De Montage-editor bestaat uit vijf delen:
1 Aan de linkerkant krijgt u via de compacte versie van de bibliotheek toegang tot uw video's en foto's.
2 Aan de rechterkant bevindt zich het aanpassingsdeelvenster met eventuele tekstvelden of andere besturingselementen die voor de sjablooninstellingen vereist zijn.
3 De player toont de resultaten van uw wijzigingen.
4 Onder het Voorbeeld ziet u de neerzetgebieden voor uw video en foto’s.
5 De tijdlijn beschikt over grepen voor het aanpassen van de lead-in- en lead-out-tijd.
* Intern bijknippen van Montageclips
Wanneer een Montagesjabloon begint of eindigt met een instelbaar gedeelte video op volledig frameformaat (dit is bij een groot aantal sjablonen het geval), dan biedt de tijdlijn van de Montage-editor knoppen voor het aanpassen van de lengte van de 'intro'- en 'outro'-tijden – de lengte van de delen van volledige framegrootte. Klik op een knop en sleep hem naar links of rechts om de lengte afzonderlijk in te stellen. De lengte van het middelste deel van de clip – het geanimeerde deel – neemt hierbij toe of af. Als u de intro en outro wilt instellen zonder de lengte van het middelste gedeelte te wijzigen, klik dan tussen de knoppen en versleep ze.

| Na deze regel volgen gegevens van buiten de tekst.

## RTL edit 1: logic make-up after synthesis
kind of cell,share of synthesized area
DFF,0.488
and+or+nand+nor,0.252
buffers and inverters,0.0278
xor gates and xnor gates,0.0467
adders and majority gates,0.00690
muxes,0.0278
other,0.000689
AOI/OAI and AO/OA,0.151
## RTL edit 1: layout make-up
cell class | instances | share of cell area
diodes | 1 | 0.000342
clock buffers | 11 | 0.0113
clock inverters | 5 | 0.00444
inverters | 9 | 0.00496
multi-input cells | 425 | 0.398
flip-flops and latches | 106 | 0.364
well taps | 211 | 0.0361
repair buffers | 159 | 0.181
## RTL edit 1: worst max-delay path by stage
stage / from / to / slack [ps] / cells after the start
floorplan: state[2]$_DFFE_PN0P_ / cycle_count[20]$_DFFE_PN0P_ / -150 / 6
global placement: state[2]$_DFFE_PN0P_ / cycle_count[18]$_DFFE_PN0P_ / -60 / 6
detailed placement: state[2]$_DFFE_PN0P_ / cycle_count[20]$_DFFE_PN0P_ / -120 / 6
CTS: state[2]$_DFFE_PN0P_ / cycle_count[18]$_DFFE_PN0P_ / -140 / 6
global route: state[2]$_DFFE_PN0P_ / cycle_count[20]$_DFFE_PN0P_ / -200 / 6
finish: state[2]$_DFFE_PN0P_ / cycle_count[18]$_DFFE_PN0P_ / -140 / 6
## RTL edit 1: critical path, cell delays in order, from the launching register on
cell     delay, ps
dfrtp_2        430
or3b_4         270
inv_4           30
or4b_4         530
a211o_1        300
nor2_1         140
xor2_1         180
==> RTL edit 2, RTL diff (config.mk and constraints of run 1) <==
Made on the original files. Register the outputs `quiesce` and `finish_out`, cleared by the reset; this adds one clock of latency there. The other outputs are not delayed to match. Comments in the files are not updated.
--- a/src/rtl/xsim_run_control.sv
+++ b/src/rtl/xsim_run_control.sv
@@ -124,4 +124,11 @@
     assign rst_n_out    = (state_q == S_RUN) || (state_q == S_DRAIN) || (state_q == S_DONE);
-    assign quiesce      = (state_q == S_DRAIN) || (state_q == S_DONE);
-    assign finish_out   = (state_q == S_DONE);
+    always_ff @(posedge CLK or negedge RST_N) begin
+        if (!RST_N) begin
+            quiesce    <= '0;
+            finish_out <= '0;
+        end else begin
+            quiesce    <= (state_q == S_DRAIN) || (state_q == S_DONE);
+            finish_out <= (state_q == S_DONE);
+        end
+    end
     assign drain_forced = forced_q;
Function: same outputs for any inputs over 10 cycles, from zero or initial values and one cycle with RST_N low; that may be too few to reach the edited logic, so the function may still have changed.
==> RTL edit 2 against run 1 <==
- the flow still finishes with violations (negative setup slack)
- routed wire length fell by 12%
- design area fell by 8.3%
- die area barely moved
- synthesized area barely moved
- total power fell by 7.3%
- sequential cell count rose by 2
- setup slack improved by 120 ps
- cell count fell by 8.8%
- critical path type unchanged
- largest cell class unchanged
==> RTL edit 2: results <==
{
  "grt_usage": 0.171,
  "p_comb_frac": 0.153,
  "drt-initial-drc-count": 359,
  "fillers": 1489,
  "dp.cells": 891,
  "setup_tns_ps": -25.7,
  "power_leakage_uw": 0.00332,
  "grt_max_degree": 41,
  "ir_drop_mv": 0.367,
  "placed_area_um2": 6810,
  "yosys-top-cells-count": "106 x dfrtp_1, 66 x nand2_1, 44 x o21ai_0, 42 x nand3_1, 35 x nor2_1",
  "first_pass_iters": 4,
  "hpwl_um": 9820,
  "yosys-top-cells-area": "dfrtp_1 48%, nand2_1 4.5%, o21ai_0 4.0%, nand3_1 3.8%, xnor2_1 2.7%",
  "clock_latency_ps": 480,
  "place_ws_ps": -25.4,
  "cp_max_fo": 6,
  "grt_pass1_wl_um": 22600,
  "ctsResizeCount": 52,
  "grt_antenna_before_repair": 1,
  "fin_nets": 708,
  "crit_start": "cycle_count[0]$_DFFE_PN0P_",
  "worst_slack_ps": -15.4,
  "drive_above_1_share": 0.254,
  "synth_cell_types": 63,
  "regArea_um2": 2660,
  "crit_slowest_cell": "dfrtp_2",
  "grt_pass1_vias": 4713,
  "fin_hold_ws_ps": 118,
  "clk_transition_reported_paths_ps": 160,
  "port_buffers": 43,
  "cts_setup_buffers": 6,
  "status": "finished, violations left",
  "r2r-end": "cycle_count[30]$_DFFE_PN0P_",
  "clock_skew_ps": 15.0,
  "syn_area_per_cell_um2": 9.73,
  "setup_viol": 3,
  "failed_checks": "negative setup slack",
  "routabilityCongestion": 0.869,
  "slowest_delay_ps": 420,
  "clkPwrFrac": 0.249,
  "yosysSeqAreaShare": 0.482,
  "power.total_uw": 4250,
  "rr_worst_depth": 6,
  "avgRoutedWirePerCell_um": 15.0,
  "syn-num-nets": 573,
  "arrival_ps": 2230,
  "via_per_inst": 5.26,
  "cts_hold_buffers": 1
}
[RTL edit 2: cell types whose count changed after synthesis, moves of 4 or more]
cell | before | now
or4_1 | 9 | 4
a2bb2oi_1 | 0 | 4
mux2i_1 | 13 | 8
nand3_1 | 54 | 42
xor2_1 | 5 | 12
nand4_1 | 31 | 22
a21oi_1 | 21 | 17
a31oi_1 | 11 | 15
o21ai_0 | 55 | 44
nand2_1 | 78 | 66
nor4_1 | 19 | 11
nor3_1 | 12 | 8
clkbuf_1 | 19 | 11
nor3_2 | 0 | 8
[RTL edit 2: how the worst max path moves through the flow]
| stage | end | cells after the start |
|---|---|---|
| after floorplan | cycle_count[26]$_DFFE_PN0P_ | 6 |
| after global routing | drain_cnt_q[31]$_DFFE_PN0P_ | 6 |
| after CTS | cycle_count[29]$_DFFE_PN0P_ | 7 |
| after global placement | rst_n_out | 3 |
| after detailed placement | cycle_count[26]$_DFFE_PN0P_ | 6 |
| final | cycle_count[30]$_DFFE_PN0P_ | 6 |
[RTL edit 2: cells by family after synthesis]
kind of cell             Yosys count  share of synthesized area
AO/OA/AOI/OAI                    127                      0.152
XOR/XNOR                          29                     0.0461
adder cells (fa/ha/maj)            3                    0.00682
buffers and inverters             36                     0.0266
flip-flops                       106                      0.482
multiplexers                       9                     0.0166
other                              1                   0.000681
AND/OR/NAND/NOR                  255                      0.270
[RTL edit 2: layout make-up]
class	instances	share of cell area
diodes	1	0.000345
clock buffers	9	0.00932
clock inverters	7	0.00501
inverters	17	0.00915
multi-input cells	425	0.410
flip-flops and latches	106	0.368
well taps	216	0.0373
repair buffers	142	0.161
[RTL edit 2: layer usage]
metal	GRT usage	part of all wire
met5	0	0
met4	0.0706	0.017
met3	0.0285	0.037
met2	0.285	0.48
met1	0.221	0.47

Gedeelte van de Montage-editor, met de tijdlijn (onder) en neerzetgebieden voor video of foto’s (midden). De onderste delen van de bibliotheek en de player zijn ook zichtbaar. Klik en sleep op de tijdlijn om de timing van de montage aan te passen.
Zie De anatomie van een montagesjabloon voor een gedetailleerde toelichting van de sjabloonstructuur.
* Werken met neerzetgebieden
Neerzetgebieden leegmaken: U verwijdert een subclip uit het neerzetgebied door met de rechtermuisknop op de zone te klikken en Media verwijderen te selecteren in het contextmenu.
Audio van subclip dempen: Sommige neerzetgebieden zijn gemarkeerd met een audiosymbool; dit geeft aan dat het audiogedeelte van alle video’s in die zone wordt opgenomen in de audio van de montageclip. Als u niet wilt dat de audio wordt gebruikt, klik dan op het symbool om de subclip te dempen.
Het begin van uw subclip kiezen: Video in een neerzetgebied kan worden aangepast om te starten vanaf een bepaald punt in de subclip. Klik en sleep de schuifknop van het begin van de clip onder het neerzetgebied om het beginframe aan te passen. De pijltoetsen links en recht op het toetsenbord zijn handig voor het maken van kleine aanpassingen.
Als het neerzetgebied waarmee u werkt actief is op die tijdindex, toont het voorbeeld de wijzigingen in het beginframe. Terwijl u het beginframe van een subclip instelt, is het een goed idee om de positie van de schuifregelaar op de locatie te zetten waar de voorbeeldweergave van de Player het handigst is.
Het gebruik van de schuifknop voor het begin van de clip is niet van invloed op de positie van de subclip binnen de sjabloon en ook niet op de duur ervan. U kiest alleen welk deel van de subclip wordt gebruikt. Als u het begin van de subclip zo laat instelt dat de video is afgelopen terwijl de bijbehorende zone nog actief is, wordt het laatste frame van de subclip bevroren om de toegewezen tijd te vullen.
Effecten toevoegen aan neerzetgebieden: Het is mogelijk video- of audio-effecten rechtstreeks toe te voegen aan een montagesubclip door het effect naar het neerzetgebied te slepen. Zoals gewoonlijk, geeft een paarse streep boven aan de clip aan de effecten zijn toegepast.
Effecten verwijderen uit neerzetgebieden: Zoek onder Effecten in het contextmenu van de zone naar de opdracht Alles verwijderen of het submenu Verwijderen waarin u het effect kunt selecteren dat u wilt verwijderen.
NB: Als u de media in een neerzetgebied verwijdert of vervangt, worden alle effecten van die media ook verwijderd.